Noah heard his sister’s voice and calmed down as her mittened hand patted his back. She was not much bigger than he, but she thought of herself as his little mother, taking him under her wing, a two-year-old biddy hen.
Kate’s shoulder slammed into Hans’s as the wagon swung hard to the right, straightened, and then continued its descent. Steam came from the horses’ nostrils in small gray puffs, their exertion showing now in the dark, wet hair around their harnesses.
When they finally found level ground, Kate breathed out as she let the rigid set of her shoulders slump, glad to have navigated that long, steep downhill safely.
The roaring of the wind in the treetops increased now. The snow was only little bits hitting their faces, but as the tree tops lunged and swayed, showers of snow whipped across them, the horses bending their faces along with them, to avoid the stinging.
Hans leaned forward, urging them on, calling loudly. The horses responded by lowering their backs and giving a strong lunge against their heavy collars so that the bobsled whispered through the deep snow.
Whether they hit a rock, or one runner went into a ditch, or one of the horses slipped, Kate could never be sure. She knew only that there was a sharp thud as if the bobsled had slammed against a tree. She heard a resounding crack of wood splitting and felt herself falling sideways, her only thought for Isaac, her sleeping son.

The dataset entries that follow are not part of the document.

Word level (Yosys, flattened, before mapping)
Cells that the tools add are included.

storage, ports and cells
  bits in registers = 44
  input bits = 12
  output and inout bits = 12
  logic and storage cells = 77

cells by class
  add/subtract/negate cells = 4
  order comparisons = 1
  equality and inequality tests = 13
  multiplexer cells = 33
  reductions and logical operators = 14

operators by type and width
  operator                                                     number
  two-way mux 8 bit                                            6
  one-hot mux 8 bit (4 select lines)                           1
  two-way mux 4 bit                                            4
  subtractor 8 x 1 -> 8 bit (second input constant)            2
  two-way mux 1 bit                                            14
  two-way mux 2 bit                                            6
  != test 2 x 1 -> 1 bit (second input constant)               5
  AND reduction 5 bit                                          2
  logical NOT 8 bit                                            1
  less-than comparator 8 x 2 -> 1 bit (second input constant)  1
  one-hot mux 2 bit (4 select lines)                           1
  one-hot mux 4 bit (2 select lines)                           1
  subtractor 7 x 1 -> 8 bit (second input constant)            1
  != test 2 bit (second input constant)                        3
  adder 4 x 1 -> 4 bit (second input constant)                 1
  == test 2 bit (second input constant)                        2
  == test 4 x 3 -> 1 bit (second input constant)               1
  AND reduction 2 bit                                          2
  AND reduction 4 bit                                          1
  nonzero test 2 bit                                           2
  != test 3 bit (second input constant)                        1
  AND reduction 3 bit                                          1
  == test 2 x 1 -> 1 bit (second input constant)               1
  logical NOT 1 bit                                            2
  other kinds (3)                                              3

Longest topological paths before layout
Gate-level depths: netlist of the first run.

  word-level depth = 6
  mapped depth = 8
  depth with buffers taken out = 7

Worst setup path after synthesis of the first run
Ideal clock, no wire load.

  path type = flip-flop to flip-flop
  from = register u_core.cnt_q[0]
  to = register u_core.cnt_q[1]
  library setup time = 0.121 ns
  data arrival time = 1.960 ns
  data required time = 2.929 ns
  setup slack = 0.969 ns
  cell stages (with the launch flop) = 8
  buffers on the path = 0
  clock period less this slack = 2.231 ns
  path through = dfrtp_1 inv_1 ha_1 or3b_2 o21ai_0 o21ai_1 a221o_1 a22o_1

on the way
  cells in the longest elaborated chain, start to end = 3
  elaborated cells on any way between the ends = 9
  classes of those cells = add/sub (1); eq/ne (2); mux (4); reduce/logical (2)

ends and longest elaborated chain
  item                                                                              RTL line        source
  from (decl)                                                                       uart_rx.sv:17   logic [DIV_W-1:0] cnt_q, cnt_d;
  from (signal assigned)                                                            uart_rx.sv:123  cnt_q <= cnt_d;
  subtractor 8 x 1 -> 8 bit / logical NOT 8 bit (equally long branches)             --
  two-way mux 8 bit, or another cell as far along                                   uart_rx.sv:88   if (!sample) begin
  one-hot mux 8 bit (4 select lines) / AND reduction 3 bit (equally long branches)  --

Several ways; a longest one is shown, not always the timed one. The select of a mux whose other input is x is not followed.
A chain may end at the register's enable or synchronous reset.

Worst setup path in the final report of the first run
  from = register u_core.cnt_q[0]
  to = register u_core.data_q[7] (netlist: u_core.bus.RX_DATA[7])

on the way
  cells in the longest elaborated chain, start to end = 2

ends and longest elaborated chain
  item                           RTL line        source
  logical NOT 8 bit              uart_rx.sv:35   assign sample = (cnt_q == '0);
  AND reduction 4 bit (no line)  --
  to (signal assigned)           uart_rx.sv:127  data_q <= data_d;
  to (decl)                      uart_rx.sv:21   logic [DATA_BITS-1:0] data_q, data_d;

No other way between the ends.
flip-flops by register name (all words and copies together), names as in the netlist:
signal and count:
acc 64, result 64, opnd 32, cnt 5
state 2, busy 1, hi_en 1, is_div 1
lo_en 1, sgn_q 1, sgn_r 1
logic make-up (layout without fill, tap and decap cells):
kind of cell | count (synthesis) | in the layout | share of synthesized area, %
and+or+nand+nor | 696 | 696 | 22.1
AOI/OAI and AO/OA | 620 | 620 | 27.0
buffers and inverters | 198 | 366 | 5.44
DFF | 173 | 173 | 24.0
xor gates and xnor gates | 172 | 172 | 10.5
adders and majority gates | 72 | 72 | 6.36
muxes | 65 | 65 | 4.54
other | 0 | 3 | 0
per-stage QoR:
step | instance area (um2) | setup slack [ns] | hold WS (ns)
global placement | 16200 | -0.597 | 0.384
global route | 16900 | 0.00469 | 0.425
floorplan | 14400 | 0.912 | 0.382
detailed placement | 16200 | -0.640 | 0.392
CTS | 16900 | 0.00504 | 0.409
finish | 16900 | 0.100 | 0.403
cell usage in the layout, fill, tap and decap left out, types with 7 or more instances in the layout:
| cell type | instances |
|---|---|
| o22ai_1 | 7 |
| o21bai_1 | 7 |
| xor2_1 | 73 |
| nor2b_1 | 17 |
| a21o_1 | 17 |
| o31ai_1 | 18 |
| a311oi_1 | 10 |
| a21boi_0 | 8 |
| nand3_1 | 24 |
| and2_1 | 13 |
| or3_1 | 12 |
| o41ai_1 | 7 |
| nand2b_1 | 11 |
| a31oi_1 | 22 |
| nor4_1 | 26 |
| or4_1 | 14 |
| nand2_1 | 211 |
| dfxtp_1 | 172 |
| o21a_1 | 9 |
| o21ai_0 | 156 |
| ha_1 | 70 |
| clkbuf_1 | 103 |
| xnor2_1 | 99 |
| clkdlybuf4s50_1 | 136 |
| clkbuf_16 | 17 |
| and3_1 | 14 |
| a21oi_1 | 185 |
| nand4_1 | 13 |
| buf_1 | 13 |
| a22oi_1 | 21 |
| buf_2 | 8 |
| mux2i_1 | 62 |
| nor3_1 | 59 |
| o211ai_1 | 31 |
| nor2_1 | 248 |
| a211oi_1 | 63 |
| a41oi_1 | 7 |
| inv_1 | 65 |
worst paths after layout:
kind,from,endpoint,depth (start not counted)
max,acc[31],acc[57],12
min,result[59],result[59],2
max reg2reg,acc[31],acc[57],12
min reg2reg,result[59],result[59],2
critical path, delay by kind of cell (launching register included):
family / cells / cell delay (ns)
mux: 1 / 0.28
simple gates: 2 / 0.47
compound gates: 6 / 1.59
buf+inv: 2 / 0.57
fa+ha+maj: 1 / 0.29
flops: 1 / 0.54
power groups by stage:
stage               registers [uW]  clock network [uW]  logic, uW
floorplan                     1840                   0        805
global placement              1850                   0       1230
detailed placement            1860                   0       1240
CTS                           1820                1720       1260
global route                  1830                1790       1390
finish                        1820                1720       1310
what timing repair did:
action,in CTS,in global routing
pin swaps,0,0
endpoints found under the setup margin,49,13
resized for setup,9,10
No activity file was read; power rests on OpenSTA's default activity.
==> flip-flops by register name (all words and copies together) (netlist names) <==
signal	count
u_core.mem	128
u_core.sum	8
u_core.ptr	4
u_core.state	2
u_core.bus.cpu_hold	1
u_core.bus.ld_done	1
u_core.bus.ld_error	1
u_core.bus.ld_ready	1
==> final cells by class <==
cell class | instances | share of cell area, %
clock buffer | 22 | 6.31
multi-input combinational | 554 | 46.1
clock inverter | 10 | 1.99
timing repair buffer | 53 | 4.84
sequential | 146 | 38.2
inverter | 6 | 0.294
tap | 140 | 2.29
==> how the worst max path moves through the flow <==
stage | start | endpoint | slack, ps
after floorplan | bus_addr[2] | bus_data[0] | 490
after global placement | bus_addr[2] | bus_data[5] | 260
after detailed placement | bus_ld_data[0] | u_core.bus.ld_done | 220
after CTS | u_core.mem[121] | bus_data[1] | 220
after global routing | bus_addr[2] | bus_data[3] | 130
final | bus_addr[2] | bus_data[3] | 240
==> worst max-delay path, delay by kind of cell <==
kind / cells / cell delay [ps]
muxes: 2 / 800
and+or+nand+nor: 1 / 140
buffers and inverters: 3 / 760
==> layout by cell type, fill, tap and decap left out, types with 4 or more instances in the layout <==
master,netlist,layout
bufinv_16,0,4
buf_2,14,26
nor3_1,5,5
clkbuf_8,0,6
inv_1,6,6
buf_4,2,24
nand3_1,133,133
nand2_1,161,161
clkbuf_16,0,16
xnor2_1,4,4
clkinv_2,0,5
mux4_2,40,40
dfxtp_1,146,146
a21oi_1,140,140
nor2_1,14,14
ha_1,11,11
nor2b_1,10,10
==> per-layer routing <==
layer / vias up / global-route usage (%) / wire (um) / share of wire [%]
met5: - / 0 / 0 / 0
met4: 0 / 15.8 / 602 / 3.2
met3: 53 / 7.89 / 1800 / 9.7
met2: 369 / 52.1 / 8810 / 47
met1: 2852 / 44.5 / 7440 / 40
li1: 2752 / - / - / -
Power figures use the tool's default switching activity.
==> src/rtl/reaction_game.sv <==
// reaction_game: one-button reaction-time game.
// A cooldown is followed by a pseudo-random wait. The ready LED then lights,
// and the player's reaction time is shown as a 0-3 LED thermometer score.
// A press during the wait is a false start, shown by blinking all score LEDs.
// Ports:
//   clk          in   system clock; all logic runs on the rising edge
//   rst_n        in   asynchronous active-low reset
//   button       in   raw push button, active-high, asynchronous to clk
//   cooldownLed  out  high during COOLDOWN
//   rdyLed       out  high during READY
//   led0..led2   out  score thermometer, or false-start blink
//
// state     | meaning
// ----------+-----------------------------------------------------------
// COOLDOWN  | cooldownLed on, presses ignored, latches random wait on exit
// WAIT      | all LEDs off, a press here is a false start
// READY     | rdyLed on, the timer measures the reaction time
// RESULT    | shows the latched score
// FALSE     | false start, led0..2 blink together
module reaction_game #(
    parameter int unsigned TICK_CYCLES  = 12000,
    parameter int unsigned DEBOUNCE_CYC = 60000,
    parameter int unsigned COOLDOWN_MS  = 1000,
    parameter int unsigned MIN_DELAY_MS = 1000,
    parameter int unsigned RAND_BITS    = 11,
    parameter int unsigned FAST_MS      = 200,
    parameter int unsigned MID_MS       = 300,
    parameter int unsigned SLOW_MS      = 500,
    parameter int unsigned TIMEOUT_MS   = 1000,
    parameter int unsigned RESULT_MS    = 2000,
    parameter int unsigned FALSE_MS     = 2000,
    parameter int unsigned BLINK_MS     = 250
) (
    input  logic clk,
    input  logic rst_n,
    input  logic button,
    output logic cooldownLed,
    output logic rdyLed,
    output logic led0,
    output logic led1,
    output logic led2
);

    localparam logic [2:0] ST_COOLDOWN = 3'd0;
    localparam logic [2:0] ST_WAIT     = 3'd1;
    localparam logic [2:0] ST_READY    = 3'd2;
    localparam logic [2:0] ST_RESULT   = 3'd3;
    localparam logic [2:0] ST_FALSE    = 3'd4;

    localparam int unsigned PW = $clog2(TICK_CYCLES);
    localparam int unsigned DW = $clog2(DEBOUNCE_CYC);
    localparam logic [PW-1:0] TICK_LAST  = PW'(TICK_CYCLES - 1);
    localparam logic [DW-1:0] DEB_RELOAD = DW'(DEBOUNCE_CYC - 1);

    localparam logic [15:0] COOLDOWN_T  = 16'(COOLDOWN_MS);
    localparam logic [15:0] MIN_DELAY_T = 16'(MIN_DELAY_MS);
    localparam logic [15:0] FAST_T      = 16'(FAST_MS);
    localparam logic [15:0] MID_T       = 16'(MID_MS);
    localparam logic [15:0] SLOW_T      = 16'(SLOW_MS);
    localparam logic [15:0] TIMEOUT_T   = 16'(TIMEOUT_MS);
    localparam logic [15:0] RESULT_T    = 16'(RESULT_MS);
    localparam logic [15:0] FALSE_T     = 16'(FALSE_MS);
    localparam logic [15:0] BLINK_LAST  = 16'(BLINK_MS - 1);

    logic          sync1_q, sync2_q;
    logic          deb_q, deb_prev_q;
    logic [DW-1:0] deb_cnt_q;
    logic [PW-1:0] presc_q;
    logic [15:0]   lfsr_q;
    logic [2:0]    state_q, state_d;
    logic [15:0]   timer_q, timer_inc;
    logic [15:0]   delay_q, delay_d;
    logic [2:0]    score_q, score_d;
    logic          blink_q;
    logic [15:0]   blink_cnt_q;
    logic          cooldown_led_q, rdy_led_q;
    logic [2:0]    led_q;
    logic          tick, press, lfsr_fb, state_change;

    assign tick         = (presc_q == TICK_LAST);
    // Edge-detected, so a button held across a state change is never a press.
    assign press        = deb_q & ~deb_prev_q;
    assign lfsr_fb      = lfsr_q[15] ^ lfsr_q[13] ^ lfsr_q[12] ^ lfsr_q[10];
    assign timer_inc    = timer_q + 16'd1;
    assign state_change = (state_d != state_q);

    // Debounced level follows the synced button only after DEBOUNCE_CYC
    // consecutive samples that differ from it.
    always_ff @(posedge clk or negedge rst_n) begin
        if (!rst_n) begin
            sync1_q    <= 1'b0;
            sync2_q    <= 1'b0;
            deb_q      <= 1'b0;
            deb_prev_q <= 1'b0;
            deb_cnt_q  <= DEB_RELOAD;
        end else begin
            sync1_q    <= button;
            sync2_q    <= sync1_q;
            deb_prev_q <= deb_q;
            if (sync2_q == deb_q) begin
                deb_cnt_q <= DEB_RELOAD;
            end else if (deb_cnt_q == '0) begin
                deb_q     <= sync2_q;
                deb_cnt_q <= DEB_RELOAD;
            end else begin
                deb_cnt_q <= deb_cnt_q - 1'b1;
            end
        end
    end

    always_ff @(posedge clk or negedge rst_n) begin
        if (!rst_n) begin
            presc_q <= '0;
            lfsr_q  <= 16'hACE1;
        end else begin
            presc_q <= tick ? '0 : presc_q + 1'b1;
            lfsr_q  <= {lfsr_q[14:0], lfsr_fb};
        end
    end

    // Timed exits compare against timer_inc so they fire on the tick that
    // makes the timer equal to the limit.
    always_comb begin
        state_d = state_q;
        delay_d = delay_q;
        score_d = score_q;
        case (state_q)
            ST_COOLDOWN: begin
                if (tick && timer_inc == COOLDOWN_T) begin
                    state_d = ST_WAIT;
                    delay_d = MIN_DELAY_T + 16'(lfsr_q[RAND_BITS-1:0]);
                end
            end
            ST_WAIT: begin
                if (press) begin
                    state_d = ST_FALSE;
                end else if (tick && timer_inc == delay_q) begin
                    state_d = ST_READY;
                end
            end
            ST_READY: begin
                if (press) begin
                    state_d = ST_RESULT;
                    if (timer_q < FAST_T) begin
                        score_d = 3'b111;
                    end else if (timer_q < MID_T) begin
                        score_d = 3'b011;
                    end else if (timer_q < SLOW_T) begin
                        score_d = 3'b001;
                    end else begin
                        score_d = 3'b000;
                    end
                end else if (tick && timer_inc == TIMEOUT_T) begin
                    state_d = ST_RESULT;
                    score_d = 3'b000;
                end
            end
            ST_RESULT: begin
                if (tick && timer_inc == RESULT_T) begin
                    state_d = ST_COOLDOWN;
                end
            end
            ST_FALSE: begin
                if (tick && timer_inc == FALSE_T) begin
                    state_d = ST_COOLDOWN;
                end
            end
            default: begin
                state_d = ST_COOLDOWN;
            end
        endcase
    end

    always_ff @(posedge clk or negedge rst_n) begin
        if (!rst_n) begin
            state_q     <= ST_COOLDOWN;
            timer_q     <= '0;
            delay_q     <= '0;
            score_q     <= '0;
            blink_q     <= 1'b0;
            blink_cnt_q <= '0;
        end else begin
            state_q <= state_d;
            delay_q <= delay_d;
            score_q <= score_d;
            if (state_change) begin
                timer_q     <= '0;
                blink_q     <= 1'b1;
                blink_cnt_q <= BLINK_LAST;
            end else if (tick) begin
                timer_q <= timer_inc;
                if (blink_cnt_q == '0) begin
                    blink_q     <= ~blink_q;
                    blink_cnt_q <= BLINK_LAST;
                end else begin
                    blink_cnt_q <= blink_cnt_q - 16'd1;
                end
            end
        end
    end

    always_ff @(posedge clk or negedge rst_n) begin
        if (!rst_n) begin
            cooldown_led_q <= 1'b0;
            rdy_led_q      <= 1'b0;
            led_q          <= '0;
        end else begin
            cooldown_led_q <= (state_q == ST_COOLDOWN);
            rdy_led_q      <= (state_q == ST_READY);
            if (state_q == ST_RESULT) begin
                led_q <= score_q;
            end else if (state_q == ST_FALSE) begin
                led_q <= {3{blink_q}};
            end else begin
                led_q <= '0;
            end
        end
    end

    assign cooldownLed = cooldown_led_q;
    assign rdyLed      = rdy_led_q;
    assign led0        = led_q[0];
    assign led1        = led_q[1];
    assign led2        = led_q[2];

endmodule

==> config.mk <==
export PLATFORM = sky130hd
export DESIGN_NAME = reaction_game
export DESIGN_NICKNAME = d
export VERILOG_FILES = /design/src/rtl/reaction_game.sv
export SDC_FILE = /design/constraint.sdc
export NUM_CORES = 1
export LEC_CHECK = 0
export ABC_AREA = 0
export CAP_MARGIN = 20
export CELL_PAD_IN_SITES_DETAIL_PLACEMENT = 1
export CELL_PAD_IN_SITES_GLOBAL_PLACEMENT = 1
export CORE_ASPECT_RATIO = 1.2
export CORE_MARGIN = 2
export CORE_UTILIZATION = 52
export CTS_BUF_LIST = sky130_fd_sc_hd__clkbuf_8
export DETAILED_ROUTE_END_ITERATION = 12
export GPL_TIMING_DRIVEN = 0
export PLACE_DENSITY = 0.92
export REMOVE_ABC_BUFFERS = 1
export SLEW_MARGIN = 25
export SYNTH_ARGS = -nofsm -noshare
export SYNTH_HDL_FRONTEND = slang
export SYNTH_SLANG_ARGS = --single-unit
==> constraint.sdc <==
create_clock -name clk -period 3.8 [get_ports clk]
set_input_delay 1.14 -clock clk [delete_from_list [all_inputs] [get_ports clk]]
set_output_delay 1.14 -clock clk [all_outputs]
set_load 0.05 [all_outputs]
Yosys cells after proc, flatten, opt, wreduce, memory -nomap -nowiden
Index checks and enable logic that the tools add are counted.
Operators by class
  reductions and logical operators: 14
  muxes and demuxes: 25
  multipliers: 0
  shifts and indexed selects: 0
  equality and inequality tests: 10
  div/mod/pow operators: 0
  add/subtract/negate cells: 5
  magnitude comparators: 3
  bitwise gates (word level): 7
Operator list (number)
  2-to-1 mux 16 bit: 7
  2-to-1 mux 3 bit: 11
  logical NOT 16 bit: 2
  < comparator 16 x 9 -> 1 bit, second input constant: 2
  subtractor 16 x 1 -> 16 bit, second input constant: 2
  adder 16 x 1 -> 16 bit, second input constant: 1
  equality test 16 x 10 -> 1 bit, second input constant: 1
  equality test 16 x 11 -> 1 bit, second input constant: 1
  equality test 16 bit: 1
  < comparator 16 x 8 -> 1 bit, second input constant: 1
  adder 14 x 1 -> 14 bit, second input constant: 1
  equality test 14 bit, second input constant: 1
  2-to-1 mux 14 bit: 1
  adder 10 x 11 -> 12 bit, first input constant: 1
  one-hot mux 3 bit (4 select lines): 1
  AND reduction 2 bit: 4
  equality test 3 x 2 -> 1 bit, second input constant: 2
  nonzero test 2 bit: 3
  2-to-1 mux 1 bit: 4
  equality test 3 x 1 -> 1 bit, second input constant: 1
  equality test 3 bit, second input constant: 1
  logical AND 1 bit: 3
  logical NOT 3 bit: 1
  inequality test 3 bit: 1
  other kinds (6): 10
Word-level totals
  memories kept: 0
  bits in registers: 110
  word-level logic and storage cells: 80
  output and inout port bits: 5
  bits in read-only memories: 0
  bits in latches: 0
  input port bits: 3
  RAM bits: 0

Depth between registers and ports, before layout
  depth in word-level cells: 9
  mapped depth: 10
  depth with buffers taken out: 9

Least setup slack after synthesis
OpenSTA, ideal clock, no wires.
  path kind: register -> register
  from: register timer_q[0]
  to: register blink_cnt_q[13]
  library setup time: 0.139 ns
  data required time: 3.661 ns
  period minus slack after synthesis: 2.874 ns
  setup slack: 0.926 ns
  cell stages (with the launch flop): 11
  data arrival time: 2.735 ns
  path buffers: 2
  path through: dfrtp_1 -> ha_1 -> buf_2 -> nand3_2 -> or3_4 -> a221oi_2 -> o2111a_2 -> or4b_4 -> a31oi_4 -> buf_4 -> a211oi_1
On the way
  longest elaborated chain between the ends: 8
  elaborated cells on any way between the ends: 17
  classes of those cells: add/sub (1); eq/ne (4); mux (8); reduce/logical (4)
Ends and longest elaborated chain
  start, declared: line 71  | logic [15:0] timer_q, timer_inc;
  start signal, assigned: line 191  | timer_q <= timer_inc;
  adder 16 x 1 -> 16 bit *: line 84  | assign timer_inc = timer_q + 16'd1;
  equality test 16 x 10 -> 1 bit or equality test 16 bit (tied branches): line 129, 153, 137
  logical AND 1 bit, on equally long branches: line 129, 153, 137
  2-to-1 mux 3 bit, on equally long branches: line 153, 137
  2-to-1 mux 3 bit, on equally long branches: line 142, 135
  one-hot mux 3 bit (4 select lines) *: line 127  | case (state_q)
  inequality test 3 bit *: line 85  | assign state_change = (state_d != state_q);
  2-to-1 mux 16 bit or nonzero test 2 bit (tied branches)
  end signal, assigned: line 196  | blink_cnt_q <= blink_cnt_q - 16'd1;
  end, declared: line 75  | logic [15:0] blink_cnt_q;
Mark *: on every way between the ends. The rest lies on a longest branch, timed or not.
A chain may end at the register's enable or synchronous reset.

Worst setup path after layout
  from: register timer_q[0]
  to: register blink_cnt_q[15]
The elaborated chain is that of the path after synthesis.

==> results.json <==
{
  "start_util": 0.5375,
  "vias": 4687,
  "rr_worst_depth": 9,
  "place_inst": 694,
  "outcome": "complete, no violations",
  "cp-start-kind": "flip-flop",
  "place.port_buffers": 7,
  "min_path_type": "flip-flop to flip-flop",
  "critPathMaxFanout": 14,
  "cpMaxStageDelayCell": "a21oi_1",
  "synthFlopType": "dfrtp_1",
  "holdBufCountCts": 0,
  "dr.pass1.iters": 5,
  "rows": 41,
  "ys_top_cells_by_count": "dfrtp_1 (87), nand2_1 (54), nor2_1 (48), xnor2_1 (37), o21ai_0 (32)",
  "gp_congestion": 0.8861,
  "yosysTopAreaCellShare": 0.3833,
  "p_per_area_nw_per_um2": 313.3,
  "grt_usage": 0.2720,
  "io_pins": 8,
  "vias_per_cell": 6.510,
  "period_share": 0.9530,
  "end_kind": "flip-flop",
  "hold_path_depth": 0,
  "die-width_um": 99.41,
  "min_from": "lfsr_q[14]",
  "grt_pass1_wl_um": 25390,
  "worst_r2r_endpoint": "blink_cnt_q[15]",
  "mappedNetlistArea_sq_um": 5680,
  "p_leak_nw": 2.660,
  "grt_start_max_net_pins": 77,
  "drc": 0,
  "fin_setup_tns_ns": 0,
  "tritoncts": "yes",
  "synth_seq_cells": 106,
  "r2r-start": "timer_q[0]",
  "layout-drive-gt1-share": 0.1252,
  "antenna_cells": 0,
  "cts_buffers": 9,
  "ant_nets": 0,
  "insertion_delay_ns": 0.39,
  "yosysWarnings": 0,
  "async_flop_share": 1.000,
  "final_cells": 720,
  "coreArea_sq_um": 10570,
  "cp.arrival_ns": 3.89,
  "initialDrtViolationCount": 276,
  "antenna_found_initial": 0,
  "max_freq_ghz": 0.2761,
  "report.final.slew_viol_count": 0,
  "clk_pin_slew_ns": 0.12,
  "synth_most_common_cell": "dfrtp_1",
  "area_delta_synth_final_pct": 9.185,
  "grt-ovfl-total": 0,
  "dieHeight_um": 118.5,
  "required_ns": 4.07,
  "layout.nets": 597,
  "crit_chain": "ha_1 > nand3_2 > nor4_1 > xnor2_1 > o2111a_2 > a21oi_1 > nor2_4 > buf_12 > a211oi_1",
  "synth_area_per_cell_sq_um": 9.710,
  "maxCapViolations": 0,
  "routed_wirelength_um": 15590,
  "tightest_slew_ns": 0.9422,
  "timing.final.hold_violations": 0,
  "skew_ns": 0.01919,
  "path_class": "flip-flop to flip-flop",
  "grt_pass1_vias": 5069,
  "cts_root_buffer": "clkbuf_8",
  "max-slew-margin-rel": 0.3719,
  "setup_violations": 0,
  "die-area_sq_um": 11780,
  "nFillCells": 1163,
  "synth_edf_count": 0,
  "dp_hpwl_um": 9654,
  "synthCells": 585,
  "cts_max_level": 3,
  "fin_ws_ns": 0.1787,
  "synth_seq_area_share": 0.4711,
  "clock-sinks": 106,
  "vdd.ir_drop.worst_v": 0.0002077,
  "netlist_top_cells_area": "dfrtp_1 (38%), dfstp_2 (8.8%), xnor2_1 (5.7%)",
  "synth_top_area_cell": "dfrtp_1",
  "netlist-cell-type-count": 67,
  "worstHoldEndpoint": "lfsr_q[15]",
  "period_minus_slack_ns": 3.621,
  "worst-r2r-setup-slack_ns": 0.18,
  "clk_path_buf_depth": 2,
  "wl_per_cell_um": 21.66,
  "place_worst_setup_slack_ns": -0.2568,
  "slowest_delay_ns": 0.75
}
[state kept, by name (all words and copies together) (netlist names)]
name         cells
blink_cnt_q     16
blink_q          1
cooldownLed      1
deb_cnt_q       16
deb_prev_q       1
deb_q            1
delay_q         12
led_q            3
lfsr_q          16
presc_q         14
rdyLed           1
score_q          3
state_q          3
sync1_q          1
sync2_q          1
timer_q         16
[critical path, delay by kind of cell, from the launching register on]
kind            cells  cell delay [ns]
xor+xnor            1             0.15
flops               1             0.61
buf+inv             1             0.19
fa+ha+maj           1             0.40
simple gates        3             0.82
compound gates      3             1.34
[layer usage]
layer | track usage | wire [um]
met5 | 0 | 0
met4 | 0.1378 | 622
met3 | 0.04790 | 703
met2 | 0.4759 | 8090
met1 | 0.3156 | 6177
[worst max path at each step]
stage,to,depth (start not counted),slack (ns),start
after detailed placement,timer_q[15],8,-0.26,presc_q[0]
after CTS,blink_cnt_q[2],8,0.08,timer_q[0]
after floorplan,blink_cnt_q[11],8,0.25,timer_q[0]
after global routing,blink_cnt_q[15],9,-0.03,timer_q[0]
after global placement,delay_q[11],1,-2.23,rst_n
final,blink_cnt_q[15],9,0.18,timer_q[0]
[power by group]
part,internal (mW),switching (mW),leakage (nW)
logic,0.00823,0.0285,1.16
clock network,0.326,0.443,0.111
registers,1.13,0.00288,1.39
[metrics by stage]
step	power, mW	instance area (sq um)	util	hold WS (ns)
3_3_place_gp	1.191	5751	0.5442	0.3336
5_1_grt	2.004	6202	0.5869	0.3785
4_1_cts	1.963	6155	0.5824	0.3734
2_1_floorplan	1.165	5519	-	0.3312
6_report	1.943	6202	0.5869	0.3737
3_5_place_dp	1.195	5858	0.5543	0.3471
[layout by cell type, fill, tap and decap left out, types with 7 or more instances in the layout]
cell,n
or3_1,7
dfstp_2,19
xor2_1,30
clkbuf_8,9
a21oi_1,23
buf_4,8
dfrtp_1,87
nand4_1,8
nor2_1,48
a211oi_1,23
xnor2_1,37
and3_1,7
inv_1,14
nor3_1,21
nand3_1,21
o21ai_0,32
ha_1,8
a31oi_1,9
nand2_1,54
nor4_1,10
[timing repair]
item / in CTS / in global routing
cloned: 2 / 0
resized for setup: 2 / 1
setup endpoints to repair: 33 / 33
pin swaps: 2 / 2
buffers inserted: 5 / 3
[cell families after synthesis]
group | count (synthesis) | synth area share
AOI/OAI and AO/OA | 129 | 0.1526
adders and majority gates | 8 | 0.01762
xor gates and xnor gates | 67 | 0.1033
buffers and inverters | 46 | 0.03766
muxes | 6 | 0.01167
and+or+nand+nor | 223 | 0.2059
DFF | 106 | 0.4711
[cell type report]
| class | instances | area [sq um] | share of cell area |
|---|---|---|---|
| clock inverters | 7 | 90.09 | 0.01452 |
| repair buffers | 20 | 246.5 | 0.03974 |
| flip-flops and latches | 106 | 2676 | 0.4315 |
| multi-input cells | 435 | 2851 | 0.4598 |
| clock buffers | 9 | 123.9 | 0.01997 |
| inverters | 14 | 52.55 | 0.008473 |
| well taps | 129 | 161.4 | 0.02602 |
Note: power is estimated with default switching activity, not from simulation.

Everything turned into pandemonium after that. Horses whinnied in terror, unable to understand the jutting of the broken singletree that pulled their heavy collars taut to their sweating neck muscles.
Hans cried out as he lost his grip on the leather reins, although he managed to cling to the seat of the bobsled as it turned over on its side. Kate cried out hoarsely once, then remained silent as she lay in the deep fluffy whiteness. Noah screamed and kept on screaming as he was dumped into the snow, his wide, red mouth filled with it. He choked, coughed, and then resumed screaming.